*** Material supplied ***
From an optimization exercise on the open Yosys and OpenROAD flow, aimed at small area, a short achievable clock period and few clock cycles; shortcuts taken in it are not production practice. Only simulation tests tie the RTL to the original design; equivalence was not proved. Power is estimated from default activity; no workload was simulated.

**design/flow/constraint.sdc**
```tcl
create_clock -name core_clock -period 13.0 [get_ports {clk}]
set_input_delay 2.6000 -clock core_clock [delete_from_list [all_inputs] [get_ports {clk}]]
set_output_delay 2.6000 -clock core_clock [all_outputs]
set_load 0.01 [all_outputs]
```
**design/flow/config.mk**
```make
export PLATFORM = sky130hd
export DESIGN_NAME = mee_arith
export DESIGN_NICKNAME = mee_arith
export VERILOG_FILES = /design/flow/design.v
export SDC_FILE = /design/flow/constraint.sdc
export NUM_CORES = 4
export LEC_CHECK = 0
export CAP_MARGIN = 20
export CORE_MARGIN = 2
export CORE_UTILIZATION = 40
export SLEW_MARGIN = 20
```
**design/flow/run.sh**
```bash
#!/bin/bash
# synth_recipe.tcl (not shown) runs the flow's synth.tcl, then flattens the netlist and writes it again
# the make line also repeats each setting of config.mk as NAME=value (left out here)
make -C /OpenROAD-flow-scripts/flow DESIGN_CONFIG=/design/flow/config.mk WORK_HOME=/design/flow/orfs CLKGATE_MAP_FILE= SYNTH_SCRIPT=/design/flow/synth_recipe.tcl finish
```
**design/flow/design.v**
```verilog
module mee_arith (
    input  wire        clk,
    input  wire        rst,         
    input  wire        cmd_valid,   
    input  wire [31:0] cmd_word,
    input  wire [31:0] op_a,        
    input  wire [31:0] op_b,        
    input  wire [31:0] op_n,        
    input  wire        ovr_clr,     
    output reg         busy,
    output reg         done,
    output reg         ok,
    output wire [3:0]  err,
    output reg         cmdovr,
    output reg  [31:0] res,
    output wire [63:0] s,
    output wire [63:0] t
);
    reg  [31:0] s_lo, t_lo;
    reg  [1:0]  err_r;
    assign s   = {{32{s_lo[31]}}, s_lo};
    assign t   = {{32{t_lo[31]}}, t_lo};
    assign err = {2'b00, err_r};
    localparam ST_DEC  = 3'd0;
    localparam ST_SWAP = 3'd1;
    localparam ST_EU   = 3'd2;
    localparam ST_MM   = 3'd3;
    reg [2:0]  state;
    reg        c_ill, c_rsv;
    reg [1:0]  c_op;        
    reg [31:0] ra, rb, rn;
    reg [32:0] u0, u1, v0, v1;
    reg [4:0]  cnt;
    reg        phase;       
    reg        swp;         
    reg [1:0]  mm_kind;     
    reg [5:0]  ebits;       
    wire [32:0] dr    = {1'b0, ra} - {1'b0, rb};           
    wire        r_ge  = ~dr[32];
    wire [33:0] d2    = {2'b0, ra} - {1'b0, rb, 1'b0};     
    wire        sh_ok = ~d2[33];
    wire [32:0] du    = u0 - u1;
    wire [32:0] dv    = v0 - v1;
    wire [31:0] inv_fix = u0[31:0] + rn;
    wire [31:0] mx  = (mm_kind == 2'd1) ? ra : u0[31:0];
    wire [31:0] yx  = v0[31] ? mx : 32'd0;
    wire [33:0] m0  = {1'b0, u1[31:0], 1'b0} + {2'b0, yx};
    wire [34:0] m1  = {2'b0, u1[31:0], 1'b0} + {3'b0, yx} - {3'b0, rn};
    wire [34:0] m2  = {2'b0, u1[31:0], 1'b0} + {3'b0, yx} - {2'b0, rn, 1'b0};
    wire [31:0] pn  = ~m2[34] ? m2[31:0] : (~m1[34] ? m1[31:0] : m0[31:0]);
    wire        mm_last = (cnt == 5'd0);
    always @(posedge clk) begin
        if (rst) begin
            busy   <= 1'b0;
            done   <= 1'b0;
            ok     <= 1'b0;
            err_r  <= 2'd0;
            cmdovr <= 1'b0;
            res    <= 32'd0;
            s_lo   <= 32'd0;
            t_lo   <= 32'd0;
            state  <= ST_DEC;
        end else begin
            if (ovr_clr)
                cmdovr <= 1'b0;
            if (cmd_valid && busy)
                cmdovr <= 1'b1;
            if (!busy) begin
                ra    <= op_a;
                rb    <= op_b;
                rn    <= op_n;
                c_ill <= !(cmd_word[7:3] == 5'd0 && cmd_word[2:0] != 3'd0 &&
                           cmd_word[2:0] <= 3'd4);
                c_rsv <= |cmd_word[31:8];
                c_op  <= cmd_word[1:0] - 2'd1;
                state <= ST_DEC;
                if (cmd_valid) begin
                    busy  <= 1'b1;
                    done  <= 1'b0;
                    ok    <= 1'b0;
                    err_r <= 2'd0;
                end
            end else begin
                case (state)
                ST_DEC: begin
                    if (c_ill) begin
                        err_r <= 2'd1;
                        busy  <= 1'b0;
                        done  <= 1'b1;
                    end else if (c_rsv) begin
                        err_r <= 2'd2;
                        busy  <= 1'b0;
                        done  <= 1'b1;
                    end else if (c_op == 2'd3) begin
                        if (rn == 32'd0 || ra < 32'd2 || rn == 32'd1) begin
                            res  <= (rn == 32'd0) ? 32'd0 : (ra < 32'd2) ? ra : 32'd0;
                            ok   <= (rn != 32'd0);
                            busy <= 1'b0;
                            done <= 1'b1;
                        end else begin
                            u0      <= 33'd1;
                            u1      <= 33'd0;
                            v0      <= {1'b0, ra};
                            mm_kind <= 2'd0;
                            cnt     <= 5'd31;
                            ebits   <= 6'd32;
                            state   <= ST_MM;
                        end
                    end else if (c_op == 2'd2) begin
                        if (rn[31:1] == 31'd0 || ra == 32'd0) begin
                            res  <= 32'd0;
                            busy <= 1'b0;
                            done <= 1'b1;
                        end else begin
                            rb    <= rn;
                            state <= ST_SWAP;
                        end
                    end else begin
                        if (ra == 32'd0 || rb == 32'd0) begin
                            res <= 32'd0;
                            if (c_op == 2'd1) begin
                                s_lo <= 32'd0;
                                t_lo <= 32'd0;
                            end
                            busy <= 1'b0;
                            done <= 1'b1;
                        end else begin
                            state <= ST_SWAP;
                        end
                    end
                end
                ST_SWAP: begin
                    swp   <= !r_ge;
                    phase <= 1'b0;
                    cnt   <= 5'd0;
                    if (r_ge) begin
                        u0 <= 33'd1; u1 <= 33'd0;
                        v0 <= 33'd0; v1 <= 33'd1;
                    end else begin
                        ra <= rb;
                        rb <= ra;
                        u0 <= 33'd0; u1 <= 33'd1;
                        v0 <= 33'd1; v1 <= 33'd0;
                    end
                    state <= ST_EU;
                end
                ST_EU: begin
                    if (!phase) begin
                        if (rb == 32'd0) begin
                            busy <= 1'b0;
                            done <= 1'b1;
                            if (c_op == 2'd2) begin
                                if (ra == 32'd1) begin
                                    res <= u0[32] ? inv_fix : u0[31:0];
                                    ok  <= 1'b1;
                                end else begin
                                    res <= 32'd0;
                                end
                            end else begin
                                res <= ra;
                                ok  <= 1'b1;
                                if (c_op == 2'd1) begin
                                    s_lo <= u0[31:0];
                                    t_lo <= v0[31:0];
                                end
                            end
                        end else if (sh_ok) begin
                            rb  <= {rb[30:0], 1'b0};
                            u1  <= {u1[31:0], 1'b0};
                            v1  <= {v1[31:0], 1'b0};
                            cnt <= cnt + 5'd1;
                        end else if (cnt == 5'd0) begin
                            ra <= rb;  rb <= dr[31:0];
                            u0 <= u1;  u1 <= du;
                            v0 <= v1;  v1 <= dv;
                        end else begin
                            ra    <= dr[31:0];
                            u0    <= du;
                            v0    <= dv;
                            rb    <= {1'b0, rb[31:1]};
                            u1    <= {u1[32], u1[32:1]};
                            v1    <= {v1[32], v1[32:1]};
                            cnt   <= cnt - 5'd1;
                            phase <= 1'b1;
                        end
                    end else begin
                        if (cnt == 5'd0) begin
                            ra    <= rb;
                            rb    <= r_ge ? dr[31:0] : ra;
                            u0    <= u1;
                            u1    <= r_ge ? du : u0;
                            v0    <= v1;
                            v1    <= r_ge ? dv : v0;
                            phase <= 1'b0;
                        end else begin
                            if (r_ge) begin
                                ra <= dr[31:0];
                                u0 <= du;
                                v0 <= dv;
                            end
                            rb  <= {1'b0, rb[31:1]};
                            u1  <= {u1[32], u1[32:1]};
                            v1  <= {v1[32], v1[32:1]};
                            cnt <= cnt - 5'd1;
                        end
                    end
                end
                ST_MM: begin
                    u1  <= {1'b0, pn};
                    v0  <= {v0[31:0], 1'b0};
                    cnt <= cnt - 5'd1;
                    if (mm_kind == 2'd0 && !rb[31] && ebits != 6'd0) begin
                        rb    <= {rb[30:0], 1'b0};
                        ebits <= ebits - 6'd1;
                    end
                    if (mm_last) begin
                        u1 <= 33'd0;
                        v0 <= {1'b0, pn};
                        ra <= pn;
                        case (mm_kind)
                        2'd0: begin
                            u0 <= {1'b0, pn};
                            if (!rb[31]) begin
                                res  <= 32'd1;
                                ok   <= 1'b1;
                                busy <= 1'b0;
                                done <= 1'b1;
                            end else begin
                                rb    <= {rb[30:0], 1'b0};
                                ebits <= ebits - 6'd1;
                                if (ebits == 6'd1) begin
                                    res  <= pn;
                                    ok   <= 1'b1;
                                    busy <= 1'b0;
                                    done <= 1'b1;
                                end
                                mm_kind <= 2'd1;
                            end
                        end
                        2'd1: begin
                            if (rb[31]) begin
                                mm_kind <= 2'd2;
                            end else begin
                                rb    <= {rb[30:0], 1'b0};
                                ebits <= ebits - 6'd1;
                                if (ebits == 6'd1) begin
                                    res  <= pn;
                                    ok   <= 1'b1;
                                    busy <= 1'b0;
                                    done <= 1'b1;
                                end
                            end
                        end
                        default: begin
                            rb      <= {rb[30:0], 1'b0};
                            ebits   <= ebits - 6'd1;
                            mm_kind <= 2'd1;
                            if (ebits == 6'd1) begin
                                res  <= pn;
                                ok   <= 1'b1;
                                busy <= 1'b0;
                                done <= 1'b1;
                            end
                        end
                        endcase
                    end
                end
                default: state <= ST_DEC;
                endcase
            end
        end
    end
endmodule
```
==> summary.txt <==
Global route
  – First-pass GRT wire length: 252,000 um
  – Largest net degree at the start of global routing: 83
  – Vias in the first global route: 36,000
  – Initial antenna violation count: 17
  – Overflow after GRT: 0
  – Total GRT Usage: 37.2%

Synthesis
  – Post-synth top cells: 599 x nand2_1, 510 x a21oi_1, 361 x nor2_1
  – Synth Cell Area: 35,900 um2
  – #FFs+latches synth: 350
  – Top cell type's share of synthesized area: 20.6%
  – Number of flops mapped to enable cells by yosys: about 250
  – Yosys Warn Count: 1
  – Top-count cell post-synth: nand2_1
  – Synth Instances: 4,647
  – Sequential fraction of the synthesis area: a little over a quarter
  – Asr flop ratio synth: 0%
  – Cell taking the most area after synthesis: edfxtp_1
  – Distinct cells, synth: 115
  – Largest cells by area after synthesis: edfxtp_1 21%, ha_1 9.1%, a21oi_1 7.1%
  – Top_reg_cell synth: edfxtp_1
  – Synth Area per Inst: 7.72 um2

STA
  – Final setup fails: 0
  – Final Hold Viols: 0
  – Setup TNS Final: 0 ns
  – Slew Limit Headroom: 10.0%
  – Final Cycle Share: ~62%
  – Worst Skew: 0.0301 ns
  – Crit path time final: 8.09 ns
  – RSZ-0062 raised after global routing: no
  – Fmax achieved: 124 MHz
  – Max-slew violations: 0
  – Tightest Pin Transition: 1.35 ns

Place
  – Routability Congestion: 1.03
  – Placed wire-length estimate: 131,000 um
  – Number of port buffers: 297

Cells and area
  – Layout cells sized above 1: 6.32%
  – Layout Nets: 5,153
  – Final Util: 46.6%
  – Area Overhead vs Synth: 15.0%

Clocking
  – Clock sinks: between 300 and 400
  – Resized Gates After CTS: 0
  – CTS tree: yes
  – Clk buf depth: 3
  – Clock-pin slew on the worst setup and hold paths: ~0.070 ns
  – H-tree depth: 2
  – CTS root buf: clkbuf_16
  – Clock latency (worst-skew pair): 0.65 ns
  – CTS Hold Bufs: 0
  – CTS Buf Count: 47
  – Setup Buffers After CTS: 0

Floorplanning
  – Initial Util: 40.5%
  – Core ar.: between 80,000 and 90,000 um2
  – Die area: 92,100 um2
  – Die Wd: 304 um
  – IO Pins: 300
  – # rows: 109
  – Die Y-Extent: about 300 um

Outcome
  – Status: timing/DRC/antenna clean

Worst hold path
  – WHS Endpoint: t_lo[30]
  – Hold depth: 2
  – Hold Path Class: reg2reg
  – Hold Startpoint: t_lo[30]

Job
  – Max-Cap Viols: 0

Route
  – 1st-iter DRT viols: 5,607
  – DRT Pass-1 Iters: 7
  – Via-to-Cell Ratio: 6.65
  – WL/cell: between 20 and 30 um
  – Final ANT Viol Nets: 0
  – Final Routed Wirelength: 178,000 um
  – Residual DRC: 0
  – Via count: 39,700

Worst setup path
  – Crit Reg-Reg Endpoint: ra[11]
  – Critical Path AT: around 8.4 ns
  – R2R depth: 24
  – R2R Setup Slk: 4.91 ns
  – Type of the worst setup path: reg2reg
  – CP required: 13.33 ns
  – Crit end category: register
  – RR Startpoint: mm_kind[1]
  – Startpoint types: register
  – Peak fanout along the critical path: 32

Power
  – Max VDD drop: 0.0888 mV
  – Leakage dissipation: 15.5 nW
  – Design Power: 0.00337 W
  – Cell Pwr Density: 81.7 nW/um2
through the flow:
stage | cells | setup slack (ns) | hold slack [ns] | instance area, um2
floorplan | 4648 | 6.82 | 0.474 | 35900
global placement | 5867 | 5.47 | 0.438 | 39600
detailed placement | 5867 | 5.37 | 0.443 | 39600
CTS | 5955 | 5.27 | 0.452 | 41200
global route | 5956 | 4.67 | 0.466 | 41300
finish | 5966 | 4.91 | 0.447 | 41300
cells by family after synthesis:
group | count (synthesis) | share of synthesized area (%)
muxes | 67 | 1.92
AOI/OAI and AO/OA | 1729 | 32.0
other | 1 | 0.0104
and+or+nand+nor | 1473 | 18.5
xor gates and xnor gates | 194 | 4.73
buffers and inverters | 564 | 6.92
DFF | 350 | 26.4
adders and majority gates | 269 | 9.53
area by class of cell:
class	count	area (um2)
Sequential cell	350	9470
Fill cell	8956	47400
Tap cell	1165	1460
Multi-Input combinational cell	3734	24100
Clock buffer	65	1410
Antenna cell	10	25.0
Inverter	213	800
Timing Repair Buffer	406	3800
Clock inverter	23	206
worst max path at each step:
stage | startpoint | to | slack (ns) | cells after the start
after floorplan | rst | u0[0] | 6.82 | 5
after global placement | mm_kind[1] | ra[11] | 5.47 | 24
after detailed placement | mm_kind[1] | ra[11] | 5.37 | 24
after CTS | mm_kind[1] | ra[11] | 5.27 | 24
after global routing | mm_kind[1] | ra[11] | 4.67 | 25
final | mm_kind[1] | ra[11] | 4.91 | 24
power breakdown:
part,switching [W],internal (W)
clock network,0.000600,0.000818
registers,0.0000527,0.00122
logic,0.000447,0.000233
cells in the final DEF, fill, tap and decap left out, types with 54 or more instances in the layout:
cell type        netlist  layout
a21o_1               105     104
xor2_1                69      69
o221ai_1              56      56
a31oi_1               79      76
xnor2_1              125     125
clkdlybuf4s50_1        0     296
inv_1                210     210
nand2_1              599     597
a21oi_1              510     506
nor2_1               361     356
edfxtp_1             246     246
dfxtp_1              104     103
mux2i_1               56      56
o22ai_1               59      59
buf_4                 73     109
nor3_1                90      90
nand3_1              175     175
o21ai_0              278     278
o211ai_1              54      54
a211oi_1              82      80
ha_1                 262     259
sequential cells by signal, summed over array words and instances (netlist names), 2 cells and up:
| name | cells |
|---|---|
| u0 | 33 |
| u1 | 33 |
| v0 | 33 |
| v1 | 33 |
| ra | 32 |
| rb | 32 |
| res | 32 |
| rn | 32 |
| s_lo | 32 |
| t_lo | 32 |
| ebits | 6 |
| cnt | 5 |
| c_op | 2 |
| err_r | 2 |
| mm_kind | 2 |
| state | 2 |
metal layers:
layer	vias to the layer above	global-route usage (%)	wire length, um
met2	2699	53.7	73100
met5	-	0	82
li1	17600	-	-
met1	18800	48.3	69300
met4	12	22.6	12500
met3	566	11.7	22700
worst max-delay path, stage by stage (launching register included):
cell and delay (ns):
edfxtp_1 0.54, nand2b_1 0.21, buf_4 0.24, nand2_1 0.11, a21boi_0 0.09, ha_1 0.23
fa_1 0.47, a211oi_1 0.36, o211ai_1 0.27, a211oi_1 0.57, o21ai_0 0.25, a31oi_1 0.32
xnor2_1 0.21, ha_1 0.39, and3_1 0.19, a221o_1 0.23, nor3_1 0.07, and3b_1 0.21
or3_4 0.37, o21ai_4 0.19, nand2_2 0.28, nand2_4 0.33, mux2_2 0.37, a21oi_1 1.01
o21ai_0 0.25
Testbench counts, summed over its fixed seeds: cycles 526,418.

static timing again, ports no longer ideal:
Ports are ideal in the flow. The routed layout listed here was re-timed in OpenROAD.
Step 1 assumes that a clkbuf_16 drives the clock port and a buf_2 every other input.
Step 2, shift: input delay + t, output delay - t, t = (earliest + latest rising clock arrival at the registers) / 2. This alone moves slack from input paths to output paths.
Slacks: ideal / step 1 / step 2; pairs: ideal / step 1.
t, ns: 0.699
slack for setup (ns): 4.911 / 4.911 / 4.911
hold WS [ns]: 0.447 / 0.447 / 0.447
pins driven straight from the clock port: 1
After both steps setup and hold are still met in this run. For this run, drivers alone change the setup slack by 0.000 ns; drivers and shift together by 0.000 ns.
What follows belongs to an exercise in optimizing a design on an open flow for small area and few clock cycles; a production flow would make more cautious choices. In this exercise RTL edits were held to simulation tests only and were not proved equivalent to the original. Power is estimated from default activity; no workload was simulated.

Setup of run 1:
==> flow/design.v <==
module mpd_core (
    input  wire        clk,
    input  wire        rst,         
    input  wire        step,        
    input  wire        load,        
    input  wire [8:0]  load_len,
    input  wire [7:0]  sw,          
    output wire        ready,
    output wire [7:0]  imem_addr,
    input  wire [15:0] imem_data,
    output wire [7:0]  rs_out,
    output wire        halted,
    input  wire [4:0]  dbg_sel,
    output reg  [7:0]  dbg_data
);
    reg [7:0] r0, r1, r2, r3, ac, pc, rs, sp;
    reg [7:0] mem [0:15];
    reg       zf;
    reg [8:0] len;          
    assign ready     = 1'b1;
    assign imem_addr = pc;
    assign rs_out    = rs;
    assign halted    = ({1'b0, pc} >= len);
    wire [4:0] op   = imem_data[12:8];
    wire [3:0] dn   = imem_data[7:4];
    wire [3:0] sn   = imem_data[3:0];
    wire [7:0] data = imem_data[7:0];
    wire d_ok = ~dn[3];
    wire s_ok = ~sn[3];
    wire [2:0] di = dn[2:0];
    wire op_add = (op == 5'h00), op_sub = (op == 5'h01), op_inc = (op == 5'h02),
         op_dec = (op == 5'h03), op_cpl = (op == 5'h04), op_and = (op == 5'h05),
         op_or  = (op == 5'h06), op_xor = (op == 5'h07), op_rr  = (op == 5'h08),
         op_rl  = (op == 5'h09), op_call = (op == 5'h16), op_ret = (op == 5'h17),
         op_jz  = (op == 5'h18), op_store = (op == 5'h19), op_load = (op == 5'h1A),
         op_out = (op == 5'h1B), op_in  = (op == 5'h1C), op_set = (op == 5'h1D),
         op_jmp = (op == 5'h1E), op_mov = (op == 5'h1F);
    wire alu2 = op_add | op_sub | op_and | op_or | op_xor;
    wire alu1 = op_inc | op_dec | op_cpl | op_rr | op_rl;
    wire alu_do = (alu2 & d_ok & s_ok) | (alu1 & d_ok);
    wire [7:0] pc_inc = pc + 8'd1;
    reg [2:0] asel, bsel;
    always @(*) begin
        if (op_mov | op_store) asel = sn[2:0];
        else if (op_out)       asel = 3'd4;
        else if (op_call)      asel = 3'd5;
        else if (op_ret)       asel = 3'd7;
        else                   asel = di;
        if (op_store | alu1)   bsel = di;
        else                   bsel = sn[2:0];
    end
    function [7:0] rdreg(input [2:0] i, input [7:0] q0, input [7:0] q1, input [7:0] q2,
                         input [7:0] q3, input [7:0] q4, input [7:0] q5, input [7:0] q6,
                         input [7:0] q7);
        case (i)
            3'd0: rdreg = q0; 3'd1: rdreg = q1; 3'd2: rdreg = q2; 3'd3: rdreg = q3;
            3'd4: rdreg = q4; 3'd5: rdreg = q5; 3'd6: rdreg = q6; default: rdreg = q7;
        endcase
    endfunction
    function [7:0] ohsel(input [7:0] oh, input [7:0] q0, input [7:0] q1, input [7:0] q2,
                         input [7:0] q3, input [7:0] q4, input [7:0] q5, input [7:0] q6,
                         input [7:0] q7);
        ohsel = ({8{oh[0]}} & q0) | ({8{oh[1]}} & q1) | ({8{oh[2]}} & q2) | ({8{oh[3]}} & q3) |
                ({8{oh[4]}} & q4) | ({8{oh[5]}} & q5) | ({8{oh[6]}} & q6) | ({8{oh[7]}} & q7);
    endfunction
    wire [7:0] aoh = 8'd1 << asel;
    wire [7:0] boh = 8'd1 << bsel;
    wire [7:0] a = ohsel(aoh, r0, r1, r2, r3, ac, pc_inc, rs, sp);
    wire [7:0] b = ohsel(boh, r0, r1, r2, r3, ac, pc_inc, rs, sp);
    wire use_b = op_add | op_sub | op_rl | op_xor | op_or | op_and;
    wire inv   = op_sub | op_dec | op_cpl;
    wire cin   = op_sub | op_inc;
    wire kill  = op_xor | op_cpl;
    wire [7:0] y = (b & {8{use_b}}) ^ {8{inv}};
    wire [7:0] p = a ^ y;
    wire [7:0] g = a & y;
    wire [8:0] c;
    assign c[0] = cin;
    genvar k;
    generate
        for (k = 0; k < 8; k = k + 1) begin : g_cy
            assign c[k+1] = g[k] | (p[k] & c[k]);
        end
    endgenerate
    wire [7:0] cc = op_or ? g : kill ? 8'h00 : c[7:0];
    wire [7:0] s  = p ^ cc;
    wire [7:0] r  = op_and ? g : op_rr ? {1'b0, a[7:1]} : s;
    wire [7:0] mrd = mem[b[3:0]];
    wire [7:0] wv = op_load ? mrd : op_set ? data : op_in ? sw : r;
    wire [7:0] wd = rst ? 8'h00 : wv;
    wire do_step = step & ~load & ~halted;    
    wire rf_we = alu_do | ((op_mov | op_load) & d_ok & s_ok) | op_set | op_in | op_out | op_call;
    reg [2:0] widx;
    always @(*) begin
        if (op_set | op_in) widx = 3'd4;
        else if (op_out)    widx = 3'd6;
        else if (op_call)   widx = 3'd7;
        else                widx = di;
    end
    wire we = do_step & rf_we;
    wire pc_wv   = (we & (widx == 3'd5)) | (do_step & op_ret);
    wire pc_data = do_step & (op_jmp | op_call | (op_jz & zf));
    always @(posedge clk) begin
        if (rst | (we & (widx == 3'd0))) r0 <= wd;
        if (rst | (we & (widx == 3'd1))) r1 <= wd;
        if (rst | (we & (widx == 3'd2))) r2 <= wd;
        if (rst | (we & (widx == 3'd3))) r3 <= wd;
        if (rst | (we & (widx == 3'd4))) ac <= wd;
        if (rst | (we & (widx == 3'd6))) rs <= wd;
        if (rst | (we & (widx == 3'd7))) sp <= wd;
        if (rst | load | do_step)
            pc <= (rst | load) ? 8'h00 : pc_data ? data : pc_wv ? wv : pc_inc;
        if (rst | (do_step & alu_do))
            zf <= ~rst & (r == 8'h00);
        if (~rst & load)
            len <= load_len;
    end
    wire m_we = do_step & op_store & d_ok & s_ok;
    integer i;
    always @(posedge clk) begin
        for (i = 0; i < 16; i = i + 1)
            if (rst | (m_we & (b[3:0] == i)))
                mem[i] <= wd;
    end
    always @(*) begin
        case (dbg_sel[4:3])
            2'b00:   dbg_data = rdreg(dbg_sel[2:0], r0, r1, r2, r3, ac, pc, rs, sp);
            2'b01: begin
                case (dbg_sel[2:0])
                    3'd0:    dbg_data = {7'b0, zf};
                    3'd1:    dbg_data = len[7:0];
                    3'd2:    dbg_data = {7'b0, len[8]};
                    default: dbg_data = 8'h00;
                endcase
            end
            default: dbg_data = mem[dbg_sel[3:0]];
        endcase
    end
endmodule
***
Above are the entries. Quote exactly the lines from the one bearing "cell post-synth: nand2_1" through the one bearing "cells, synth: 115".

* [Answer to this exercise]:
  – Top-count cell post-synth: nand2_1
  – Synth Instances: 4,647
  – Sequential fraction of the synthesis area: a little over a quarter
  – Asr flop ratio synth: 0%
  – Cell taking the most area after synthesis: edfxtp_1
  – Distinct cells, synth: 115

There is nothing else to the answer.